- South Sudanese wars of independence: Part of the Sudanese Civil Wars
| Date | 1955–1972, 1983–2005 |
| Location | South Sudan |
| Result | Stalemate; Comprehensive Peace Agreement; Independence of the Republic of South Sudan following a 2011 referendum; Unresolved issues result in the Sudan–SPLM-N conflict, and the South Sudanese Civil War; |

Belligerents
- Sudan Sudanese Armed Forces (SAF); Arab militias; Arab Tribes in Sudan;: South Sudan Anyanya; South Sudan People's Defence Forces; South Sudan Liberation Movement; Different Factions and splinter groups;

Commanders and leaders
- Ismail al-Azhari Gaafar Nimeiry Suwar al-Dahab Sadiq al-Mahdi Omar al-Bashir: Joseph Lagu Gordon Muortat Mayen John Garang Salva Kiir Mayardit Dominic Dim Deng Riek Machar
- Casualties and losses: 2–3 million dead (mostly civilians)

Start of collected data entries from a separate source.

$ cat src/conv_sched_pkg.sv
/*
 Constants for the pressure and temperature conversion scheduler: register
 offsets, field positions, reset values, control codes and timing counts.
 Assumes a single 25 MHz clock.
*/
package conv_sched_pkg;
   // Register offsets
   localparam logic [7:0] PRESS_RESULT_HI_ADDR = 8'h00;
   localparam logic [7:0] PRESS_RESULT_MID_ADDR = 8'h01;
   localparam logic [7:0] PRESS_RESULT_LO_ADDR = 8'h02;
   localparam logic [7:0] TEMP_RESULT_HI_ADDR = 8'h03;
   localparam logic [7:0] TEMP_RESULT_MID_ADDR = 8'h04;
   localparam logic [7:0] TEMP_RESULT_LO_ADDR = 8'h05;
   localparam logic [7:0] PRESS_SETUP_ADDR = 8'h06;
   localparam logic [7:0] TEMP_SETUP_ADDR = 8'h07;
   localparam logic [7:0] CONVERSION_OP_SELECT_ADDR = 8'h08;
   // Reset values
   localparam logic [7:0] PRESS_SETUP_RESET = 8'h00;
   localparam logic [7:0] TEMP_SETUP_RESET = 8'h00;
   localparam logic [2:0] OP_SELECT_RESET = 3'h0;
   // Field positions
   localparam int RATE_LSB = 4;
   localparam int TEMP_SOURCE_BIT = 7;
   localparam int PRESS_READY_BIT = 4;
   localparam int TEMP_READY_BIT = 5;
   // Operation codes of the measurement control field
   localparam logic [2:0] OP_IDLE = 3'h0;
   localparam logic [2:0] OP_SINGLE_PRESS = 3'h1;
   localparam logic [2:0] OP_SINGLE_TEMP = 3'h2;
   localparam logic [2:0] OP_BG_PRESS = 3'h5;
   localparam logic [2:0] OP_BG_TEMP = 3'h6;
   localparam logic [2:0] OP_BG_BOTH = 3'h7;
   // Timing
   localparam int CLK_HZ = 25000000;
   localparam int CLK_PER_US = CLK_HZ / 1000000;
   localparam int SINGLE_CONV_TIME_US = 3600;
   localparam int CONV_STEP_TIME_US = 1600;
   localparam int RATE_WINDOW_S = 1;
   localparam int CONV_BASE_CYCLES = SINGLE_CONV_TIME_US * CLK_PER_US;
   localparam int CONV_STEP_CYCLES = CONV_STEP_TIME_US * CLK_PER_US;
   localparam int WINDOW_CYCLES = RATE_WINDOW_S * CLK_HZ;
   localparam int CNT_W = 25;
   // Scheduler states, Gray coded along idle, convert, store
   typedef enum logic [1:0] {
      ST_IDLE = 2'h0,
      ST_CONV = 2'h1,
      ST_STORE = 2'h3
   } sched_state_e;
endpackage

= South Sudanese wars of independence =

During 1955–1972 and 1983–2005

The South Sudanese wars of independence was the armed struggle for autonomy or independence of South Sudan from Sudan. Rebels in southern Sudan fought for greater self-determination against the central government of Sudan, which tried to suppress the uprising using the army and allied militias. The first civil war lasted from 1955 to 1972, and the second civil war from 1983 to 2005. The reasons for the conflict were the large ethnic, cultural, and religious differences between southern and northern Sudan, the economic exploitation of the natural resources of the south by the north, and the lack of political participation of the Southern Sudanese both in their region and in the country as a whole.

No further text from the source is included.